6pm, Thursday 28th June
BEEP BEEP BEEP… Alex’s alarm hammers into my deep sleep. It’s the first of five alarms that she sets each and every morning to make up for her habit of going back to sleep. At 11am I wake for the last time this morning but feel groggy from the heat.
Although unfortunate in getting GBS, I am very fortunate to have a loving family and a swimming pool at home. So, to rid my grogginess I went for a swim.

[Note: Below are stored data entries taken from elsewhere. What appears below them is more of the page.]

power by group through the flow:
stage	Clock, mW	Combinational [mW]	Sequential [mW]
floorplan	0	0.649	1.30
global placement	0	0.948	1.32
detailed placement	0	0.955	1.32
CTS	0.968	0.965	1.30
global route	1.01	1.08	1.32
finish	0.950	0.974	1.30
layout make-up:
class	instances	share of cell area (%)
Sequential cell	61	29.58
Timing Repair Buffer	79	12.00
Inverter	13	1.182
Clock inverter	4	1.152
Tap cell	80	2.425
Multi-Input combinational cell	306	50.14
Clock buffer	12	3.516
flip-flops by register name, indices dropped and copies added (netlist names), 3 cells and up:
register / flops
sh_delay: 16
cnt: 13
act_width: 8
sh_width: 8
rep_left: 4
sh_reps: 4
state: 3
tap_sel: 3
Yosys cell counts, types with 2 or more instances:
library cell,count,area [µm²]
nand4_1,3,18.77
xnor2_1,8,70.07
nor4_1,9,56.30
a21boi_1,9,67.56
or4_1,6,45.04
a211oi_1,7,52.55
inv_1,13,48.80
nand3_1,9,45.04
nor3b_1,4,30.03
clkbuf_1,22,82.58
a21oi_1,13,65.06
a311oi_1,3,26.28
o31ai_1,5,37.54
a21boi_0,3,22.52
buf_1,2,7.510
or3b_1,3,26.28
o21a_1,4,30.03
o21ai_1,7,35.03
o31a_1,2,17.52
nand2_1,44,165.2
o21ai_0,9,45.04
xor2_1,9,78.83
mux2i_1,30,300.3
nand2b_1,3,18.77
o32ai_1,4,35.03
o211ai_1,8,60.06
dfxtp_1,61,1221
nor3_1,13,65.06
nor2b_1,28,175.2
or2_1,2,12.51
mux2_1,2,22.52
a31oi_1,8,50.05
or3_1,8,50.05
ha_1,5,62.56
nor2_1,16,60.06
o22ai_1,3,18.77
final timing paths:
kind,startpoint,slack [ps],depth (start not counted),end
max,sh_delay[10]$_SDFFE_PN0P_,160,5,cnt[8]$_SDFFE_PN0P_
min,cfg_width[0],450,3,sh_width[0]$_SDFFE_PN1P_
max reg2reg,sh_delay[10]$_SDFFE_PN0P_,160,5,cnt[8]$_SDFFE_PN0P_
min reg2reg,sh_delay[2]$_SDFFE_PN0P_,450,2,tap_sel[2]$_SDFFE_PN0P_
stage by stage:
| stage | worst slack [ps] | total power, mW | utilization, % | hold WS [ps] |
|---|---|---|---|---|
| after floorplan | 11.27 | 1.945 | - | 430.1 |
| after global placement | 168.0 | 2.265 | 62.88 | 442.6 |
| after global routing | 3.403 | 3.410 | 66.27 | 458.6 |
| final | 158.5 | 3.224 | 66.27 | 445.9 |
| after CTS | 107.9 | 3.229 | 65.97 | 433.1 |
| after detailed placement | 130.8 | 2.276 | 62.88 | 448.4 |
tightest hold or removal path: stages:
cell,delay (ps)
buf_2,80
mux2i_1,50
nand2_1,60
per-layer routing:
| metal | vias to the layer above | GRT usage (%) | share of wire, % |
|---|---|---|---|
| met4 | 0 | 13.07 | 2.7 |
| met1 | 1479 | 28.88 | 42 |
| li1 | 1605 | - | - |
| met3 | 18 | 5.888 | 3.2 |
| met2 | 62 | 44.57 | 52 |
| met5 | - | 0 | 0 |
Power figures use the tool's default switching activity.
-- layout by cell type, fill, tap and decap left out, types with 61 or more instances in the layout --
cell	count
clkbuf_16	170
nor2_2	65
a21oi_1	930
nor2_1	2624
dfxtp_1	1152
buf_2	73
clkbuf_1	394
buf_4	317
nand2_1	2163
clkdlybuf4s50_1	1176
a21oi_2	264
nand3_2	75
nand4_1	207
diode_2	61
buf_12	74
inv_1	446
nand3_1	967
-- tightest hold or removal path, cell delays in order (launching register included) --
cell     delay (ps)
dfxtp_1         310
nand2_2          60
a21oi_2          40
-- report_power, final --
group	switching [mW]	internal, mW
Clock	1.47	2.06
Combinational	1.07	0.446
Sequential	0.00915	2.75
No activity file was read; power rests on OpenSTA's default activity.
--- src/rtl/pcm_fsync_pkg.sv ---
package pcm_fsync_pkg;
    timeunit 1ns;
    timeprecision 1ps;

    // Controller states
    typedef enum logic [1:0] {
        ST_IDLE,
        ST_MASTER,
        ST_HUNT,
        ST_TRACK
    } fs_state_e;

    // Width of the long sync pulse in bit periods
    localparam int unsigned LONG_WIDTH = 3;
    // Index assigned to the bit that follows a long-format detection
    localparam int unsigned LONG_LOAD  = 1;
endpackage

--- src/rtl/pcm_fsync_sampler.sv ---
module pcm_fsync_sampler (
    input  logic bclk,
    input  logic rst_n,
    input  logic sync_in,
    output logic edge_seen
);
    timeunit 1ns;
    timeprecision 1ps;

    logic cur_q;
    logic prev_q;

    // Sync is sampled on the falling edge, mid-bit
    always_ff @(negedge bclk or negedge rst_n) begin
        if (!rst_n) begin
            cur_q  <= 1'b0;
            prev_q <= 1'b0;
        end else begin
            cur_q  <= sync_in;
            prev_q <= cur_q;
        end
    end

    // Only a low-to-high change counts
    assign edge_seen = cur_q & ~prev_q;

    AST_EDGE_ONESHOT: assert property (@(negedge bclk) disable iff (!rst_n)
        edge_seen |=> !edge_seen);
endmodule

--- src/rtl/pcm_fsync_counter.sv ---
module pcm_fsync_counter #(
    parameter int unsigned W = 10
) (
    input  logic         bclk,
    input  logic         rst_n,
    input  logic         clr,
    input  logic         load,
    input  logic [W-1:0] load_val,
    input  logic         adv,
    input  logic [W-1:0] lim,
    output logic [W-1:0] cnt
);
    timeunit 1ns;
    timeprecision 1ps;

    localparam logic [W-1:0] ONE = W'(1);

    logic [W-1:0] cnt_q;
    logic         at_end;

    // Wrap at or beyond the last index so a shrinking limit still wraps
    assign at_end = (cnt_q >= (lim - ONE));

    always_ff @(posedge bclk or negedge rst_n) begin
        if (!rst_n) begin
            cnt_q <= '0;
        end else if (clr) begin
            cnt_q <= '0;
        end else if (load) begin
            cnt_q <= load_val;
        end else if (adv) begin
            cnt_q <= at_end ? '0 : cnt_q + ONE;
        end
    end

    assign cnt = cnt_q;
endmodule

--- src/rtl/pcm_fsync.sv ---
module pcm_fsync #(
    parameter int unsigned CNT_W = 10
) (
    input  logic             bclk,
    input  logic             rst_n,
    input  logic             long_fmt,
    input  logic             is_master,
    input  logic [CNT_W-1:0] frame_bits,
    input  logic             sync_in,
    output logic             sync_out,
    output logic             sync_oe,
    output logic             frame_start
);
    timeunit 1ns;
    timeprecision 1ps;
    import pcm_fsync_pkg::*;

    localparam logic [CNT_W-1:0] IDX_ZERO  = '0;
    localparam logic [CNT_W-1:0] IDX_ONE   = CNT_W'(1);
    localparam logic [CNT_W-1:0] LONG_END  = CNT_W'(LONG_WIDTH);
    localparam logic [CNT_W-1:0] LONG_SEED = CNT_W'(LONG_LOAD);

    fs_state_e        state_q;
    fs_state_e        state_d;
    logic             edge_seen;
    logic             cnt_clr;
    logic             cnt_load;
    logic             cnt_adv;
    logic [CNT_W-1:0] seed;
    logic [CNT_W-1:0] idx;

    pcm_fsync_sampler u_sampler (
        .bclk      (bclk),
        .rst_n     (rst_n),
        .sync_in   (sync_in),
        .edge_seen (edge_seen)
    );

    pcm_fsync_counter #(.W(CNT_W)) u_counter (
        .bclk     (bclk),
        .rst_n    (rst_n),
        .clr      (cnt_clr),
        .load     (cnt_load),
        .load_val (seed),
        .adv      (cnt_adv),
        .lim      (frame_bits),
        .cnt      (idx)
    );

    // Short: the next bit is slot 0. Long: the sampled bit was slot 0.
    assign seed = long_fmt ? LONG_SEED : IDX_ZERO;

    // State register
    always_ff @(posedge bclk or negedge rst_n) begin
        if (!rst_n) begin
            state_q <= ST_IDLE;
        end else begin
            state_q <= state_d;
        end
    end

    // Next state and counter control
    always_comb begin
        state_d  = state_q;
        cnt_clr  = 1'b0;
        cnt_load = 1'b0;
        cnt_adv  = 1'b0;
        if (is_master) begin
            if (state_q != ST_MASTER) begin
                state_d = ST_MASTER;
                cnt_clr = 1'b1;
            end else begin
                cnt_adv = 1'b1;
            end
        end else if (edge_seen) begin
            state_d  = ST_TRACK;
            cnt_load = 1'b1;
        end else begin
            unique case (state_q)
                ST_TRACK: cnt_adv = 1'b1;
                ST_IDLE, ST_MASTER, ST_HUNT: begin
                    state_d = ST_HUNT;
                    cnt_clr = 1'b1;
                end
                default: state_d = ST_HUNT;
            endcase
        end
    end

    // Outputs
    always_comb begin
        sync_oe     = 1'b0;
        sync_out    = 1'b0;
        frame_start = 1'b0;
        unique case (state_q)
            ST_MASTER: begin
                sync_oe     = 1'b1;
                frame_start = (idx == IDX_ZERO);
                sync_out    = long_fmt ? (idx < LONG_END)
                                       : (idx == (frame_bits - IDX_ONE));
            end
            ST_TRACK: frame_start = (idx == IDX_ZERO);
            ST_IDLE, ST_HUNT: frame_start = 1'b0;
            default: frame_start = 1'b0;
        endcase
    end

    AST_SLAVE_QUIET: assert property (@(posedge bclk) disable iff (!rst_n)
        !sync_oe |-> !sync_out);
    AST_STROBE_SINGLE: assert property (@(posedge bclk) disable iff (!rst_n)
        (frame_start && sync_oe && is_master && frame_bits > IDX_ONE) |=> !frame_start);
    AST_SHORT_LEADS: assert property (@(posedge bclk) disable iff (!rst_n)
        (sync_oe && sync_out && !long_fmt) |=> (frame_start || !sync_oe));
    AST_LONG_OPENS: assert property (@(posedge bclk) disable iff (!rst_n)
        (sync_oe && long_fmt && frame_start) |-> sync_out);
    AST_SHORT_LOCK: assert property (@(posedge bclk) disable iff (!rst_n)
        (!is_master && !long_fmt && edge_seen) |=> frame_start);
    AST_LONG_LOCK: assert property (@(posedge bclk) disable iff (!rst_n)
        (!is_master && long_fmt && edge_seen) |=> !frame_start);
endmodule

--- config.mk ---
export PLATFORM = sky130hd
export DESIGN_NAME = pcm_fsync
export DESIGN_NICKNAME = d
export VERILOG_FILES = /design/src/rtl/pcm_fsync_pkg.sv /design/src/rtl/pcm_fsync_sampler.sv /design/src/rtl/pcm_fsync_counter.sv /design/src/rtl/pcm_fsync.sv
export SDC_FILE = /design/constraint.sdc
export NUM_CORES = 1
export LEC_CHECK = 0
export ABC_AREA = 1
export BUFFER_PORTS_ARGS = -buffer_cell sky130_fd_sc_hd__buf_2
export CORE_MARGIN = 2
export CORE_UTILIZATION = 59
export CTS_CLUSTER_SIZE = 24
export DETAILED_ROUTE_END_ITERATION = 16
export HOLD_SLACK_MARGIN = 0.02
export MAX_ROUTING_LAYER = met4
export PLACE_DENSITY_LB_ADDON = 0.2
export SLEW_MARGIN = 10
export SYNTH_ARGS = -nofsm -noshare
export SYNTH_HDL_FRONTEND = slang
export SYNTH_SLANG_ARGS = --single-unit
export TNS_END_PERCENT = 20
--- constraint.sdc ---
create_clock -name bclk -period 4.25 [get_ports bclk]
set_input_delay 0 -clock bclk [delete_from_list [all_inputs] [get_ports bclk]]
set_output_delay 0 -clock bclk [all_outputs]
set_load 0.01 [all_outputs]
Yosys cells after proc, flatten, opt, wreduce, memory -nomap -nowiden
Cells that the tools add are included.
{ "word_totals": {"register_bits": 14, "latch_bits": 0, "ram_bits": 0, "romBits": 0, "inputBits": 15, "out_inout_bits": 3, "wordCells": 47, "n_memories": 0} }
{ "op_classes": {"add_sub_neg": 2, "n_mul": 0, "div_mod_pow": 0, "magnitude_cmp": 2, "eq_ne": 6, "n_shift": 0, "mux": 23, "bitwise": 2, "reduce_logical": 8} }
{ "op_table": {"columns": ["cell", "count"], "rows": [
  ["2-to-1 mux 10 bit", 4],
  ["2-to-1 mux 1 bit", 14],
  ["adder 10 x 1 -> 10 bit (second input constant)", 1],
  ["equality test 10 bit", 1],
  [">= comparator 10 bit", 1],
  ["zero test 10 bit", 1],
  ["< comparator 10 x 2 -> 1 bit (second input constant)", 1],
  ["subtractor 10 x 1 -> 10 bit (second input constant)", 1],
  ["2-to-1 mux 2 bit", 4],
  ["nonzero test 3 bit", 2],
  ["equality test 2 bit (second input constant)", 2],
  ["inequality test 2 x 1 -> 1 bit (second input constant)", 2],
  ["OR reduction 2 bit", 2],
  ["OR reduction 3 bit", 1],
  ["equality test 2 x 1 -> 1 bit (second input constant)", 1],
  ["zero test 2 bit", 1],
  ["case mux 1 bit (2 select lines)", 1],
  ["AND reduction 2 bit", 1],
  ["AND 1 bit", 1],
  ["inverter 1 bit", 1]
]} }

Depth between registers and ports, before layout
{ "logic_depth": {"ltp_word": 7, "depth_mapped": 13, "ltp_nobuf": 13} }

Hierarchy
Synthesis repeated with hierarchy kept, for this count alone.
{ "unflattened": {"hier_cells": 287, "hier_area_um2": 1760.4} }
{ "modules_own_cells": {"columns": ["module", "n_inst", "cells_per_inst", "area_each_um2", "seq_area_each_um2"], "rows": [
  ["pcm_fsync_counter", 1, 179, 1167.4, 250.2],
  ["pcm_fsync", 1, 104, 533.0, 50.0],
  ["pcm_fsync_sampler", 1, 4, 60.1, 50.0]
]} }

==> summary.md <==
| Metric | Value |
|---|---|
| I/O Buffers | 17 |
| Core area | about 0.0017 mm^2 |
| Fraction of layout cells with a size suffix above 1 | a little under a fifth |
| Placed cell count | 183 |
| DR iter-0 viols | 11 |
| Filler cells | 150 |
| Post-route ant nets | 0 |
| CTS Root Cell | clkbuf_4 |
| Max IR drop VDD | 286 uV |
| Post-CTS sizing | 0 |
| Worst Tran Pin Value | approximately 0.38 ns |
| Largest fanout on the critical path | 9 |
| Top area cells in the synthesized netlist | dfrtp_1, ha_1, nand2_1, inv_1, xor2_1 |
| Outcome | complete, no violations |
| Die area | between 0.002 and 0.0025 mm^2 |
| Synthesized area | 0.00111 mm^2 |
| Cell taking the most area after synthesis | dfrtp_1 |
| Final hold vios | 0 |
| Drt pass-1 iters | 4 |
| Commonest non-fill, non-tap cell in the layout | nand2_1 |
| Drt wl/cell | between 10 and 15 um |
| Nets | roughly 190 |
| Clock tree sinks | 14 |
| RSZ-0062 raised after global routing | no |
| Power Density | between 200 and 250 mW/mm^2 |
| Sequential share of the synthesized area | around a third |
| Yosys reg bits | 14 |
| CTS tree | built |
| WP data required | 4.45 ns |
| Congestion Overflow GR | 0 |
| Setup TNS | 0 ns |
| Die width | between 40 and 50 um |
| Final setup viols | 0 |
| Initial Util | 63.7% |
| Layout area overhead | 15.5% |
| WL final | roughly 1900 um |
| H-tree Lvls | 1 |
| Initial antenna violation count | 0 |
| Final non-filler cell total | roughly 190 |
| GRT Util Overall | around a fifth |
| Row count | 15 |
| Count of mapped cells out of synthesis | 141 |
| Share of the synthesized area in the top cell type | between 20% and 30% |
| Die H | roughly 47 um |
| Post-layout util | between 70 and 80% |
| # diodes | 0 |
| Worst Setup End Kind | register |
| Commonest non-fill, non-tap cells in the layout | nand2_1, inv_1, nor2_1 |
| Startpoint Class | register |
| Vias in the first global route | just under 800 |
| Syn avg cell area | between 7 and 8 um^2 |
| Min Hold Slack | around 0.054 ns |
| Slew Limit Fails | 0 |
| Worst Hold Class | in2reg |
| Rel. slew slack | between 70% and 80% |
| Setup CP Type | reg2reg |
| Pin count of the biggest net entering global routing | 15 |
| Clk buf depth | 2 |
| Wire length of the first global-routing pass | roughly 3100 um |
| Clock transition at path regs | about 0.080 ns |
| Placer Congestion | between 0.7 and 0.8 |
| Leakage | roughly 0.00067 uW |
| WP data arrival | between 3 and 4 ns |
| Vias post-DR | ~910 |
| Routed vias/inst | approximately 4.8 |
| Syn nets | 169 |
| DRC | 0 |
| Clk_lat worst skew | around 0.27 ns |
| Max-Cap Viols | 0 |
| Post-detail-place hpwl | between 1500 and 2000 um |
| Clk_skew | slightly below 0.007 ns |
| Ports | 18 |
| Synth warn | 0 |
| Number of buffers created by CTS | 3 |
| Total Power | ~320 uW |
| Synth unique cells | 20 |
[worst max-delay path, stage by stage, from the launching register on]
cell and delay [ns]:
dfrtn_1 0.41, nand2_1 0.07, nand3_1 0.08, o21ai_1 0.09
nor2_2 0.12, nand4_4 0.15, nor2_1 0.14
[flip-flops by register name, indices dropped and copies added, names as in the netlist]
register / flops
state_q: 2
u_counter.cnt: 10
u_sampler.cur_q: 1
u_sampler.prev_q: 1
[cell families after synthesis]
logic type                 Yosys count  share of synthesized area, %
AOI/OAI and AO/OA                    6                          2.92
xor gates and xnor gates            16                          12.6
adders and majority gates           13                          14.6
buffers and inverters               24                          8.10
DFF                                 14                          31.5
and+or+nand+nor                     68                          30.3
[area by class of cell]
class / instances / area [um^2] / area share [%]
multi-input cells: 103 / 672 / 52.3
repair buffers: 19 / 105 / 8.18
well taps: 25 / 31.3 / 2.43
inverters: 24 / 90.1 / 7.01
clock buffers: 4 / 36.3 / 2.82
flip-flops and latches: 14 / 350 / 27.3
[metal layers]
metal / up-vias / GRT usage [%] / share of wire, %
met1: 404 / 27.8 / 51
met4: 0 / 6.67 / 0
met5: - / - / 0
met3: 0 / 3.40 / 2.0
met2: 11 / 31.9 / 47
li1: 490 / - / -
[what timing repair did]
action,in CTS,in global routing
buffers inserted,0,0
hold buffers,2,0
hold endpoints to repair,14,0
[per-stage QoR]
stage               worst slack [ns]  instance area, um^2
floorplan                       1.10                 1110
global placement                1.04                 1230
detailed placement             0.973                 1230
CTS                            0.967                 1280
global route                   0.885                 1280
finish                         0.991                 1280
[Yosys cell counts]
library cell,n
nand2_1,25
nand4_1,2
dfrtn_1,2
nor3_1,1
dfrtp_1,12
nand3_2,1
nor2_1,21
o21bai_1,1
nor3_2,4
xor2_1,10
nand4_4,1
nand3_1,7
and3_1,1
xnor2_1,6
a21oi_1,4
nor2_2,3
nand3b_1,2
ha_1,13
inv_1,24
o21ai_1,1
[power breakdown]
| part | internal (uW) | switching, uW | total [uW] |
|---|---|---|---|
| clock network | 52.0 | 37.6 | 89.6 |
| logic | 35.2 | 44.7 | 79.8 |
| registers | 140 | 6.95 | 147 |
| total | 227 | 89.3 | 316 |
[path summary, 6_finish.rpt]
check,start,end,slack [ns],cells past startpoint
worst max-delay path,u_sampler.cur_q$_DFF_NN0_,u_counter.cnt[8]$_DFFE_PN0P_,0.99,6
min in group asynchronous,rst_n,u_counter.cnt[7]$_DFFE_PN0P_,0.14,2
max in group asynchronous,rst_n,u_sampler.prev_q$_DFF_NN0_,1.84,2
worst min register to register,u_sampler.cur_q$_DFF_NN0_,u_sampler.prev_q$_DFF_NN0_,0.32,0
worst min-delay path,long_fmt,u_counter.cnt[0]$_DFFE_PN0P_,0.05,3
worst max register to register,u_sampler.cur_q$_DFF_NN0_,u_counter.cnt[8]$_DFFE_PN0P_,0.99,6
Power figures use the tool's default switching activity.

After lunch, mum drives me to the Hobbs Rehabilitation Centre in Liss. I agree with my physio Michelle that we have an easy session as I have worked myself hard this week doing the following sessions:
Sunday – 1k on the rowing machine
Monday – 2k on the rowing machine
Tuesday – Two hours of hydrotherapy
Wednesday – Physio
So, Michelle talks me through some pool exercises to do for myself for the first 10 minutes. At 3:15pm we practice walking in my new splints, first working on my standing balance and then the constant attempting of the perfect step. These splints are more supportive than my old ones and allow me to put my weight further forwards as they resist against my ankle, a bit like leaning forwards when wearing ski boots.
Mum arrives to see Michelle shouting instructions at me as I walk between the bars. To help me with my confidence Michelle brings out another physio to catch me if I fall forwards. I keep attempting to get the steps right and eventually I get the hang of it. I am told to lift my hands off the bars, so I do, but after each step I have to grab the bars to rebalance myself.
As a joke, or at least I think it’s a joke, Michelle suggests walking unassisted. She keeps nagging and eventually I give in. We line up and I think to myself, ‘this is ridiculous’, but I do as I am told. I take a step, lose balance and hold myself up on the physio in front. We go again and I am told not to think of anything, but it’s difficult not to concentrate 100% on each step. I take two steps and get distracted by mum holding her phone in the air filming me, almost losing balance again. Regaining concentration, I focus my eyes directly ahead. I fall into a rhythm of each step continuing the last steps momentum, it feels normal! The voice in my head gets louder and louder, ‘I’m doing it, I am actually walking’! I briefly consider all the work that I and everybody else had invested to get to this moment, it’s been a long journey. The fear of falling disappears and I am able to settle completely into the rhythm. A well of emotion starts building up in the back of my throat. The emotion builds and builds, I can’t help grinning, but the emotion won’t leave and is distracting me from walking. I can’t take it any longer and lean into the physio in front and manage to squeeze out two words, ‘that’s enough’. They grab me a chair and I sit. I’d completed 5m without crutches. I burst into tears and cannot control it. Mum in tears as well, hugs me. I’m given tissues and a glass of water but I still can’t look up. Eight months of intensive physio, eight months of my life on hold and now finally, this milestone is achieved.
We leave and mum is teary in the car. I find it easiest not to talk about it for I could get teary as well. At home I have a short nap, shower and dress myself in my new shorts and shirt. I get back in the car and we head up to London for dinner, writing this entry as mum drives.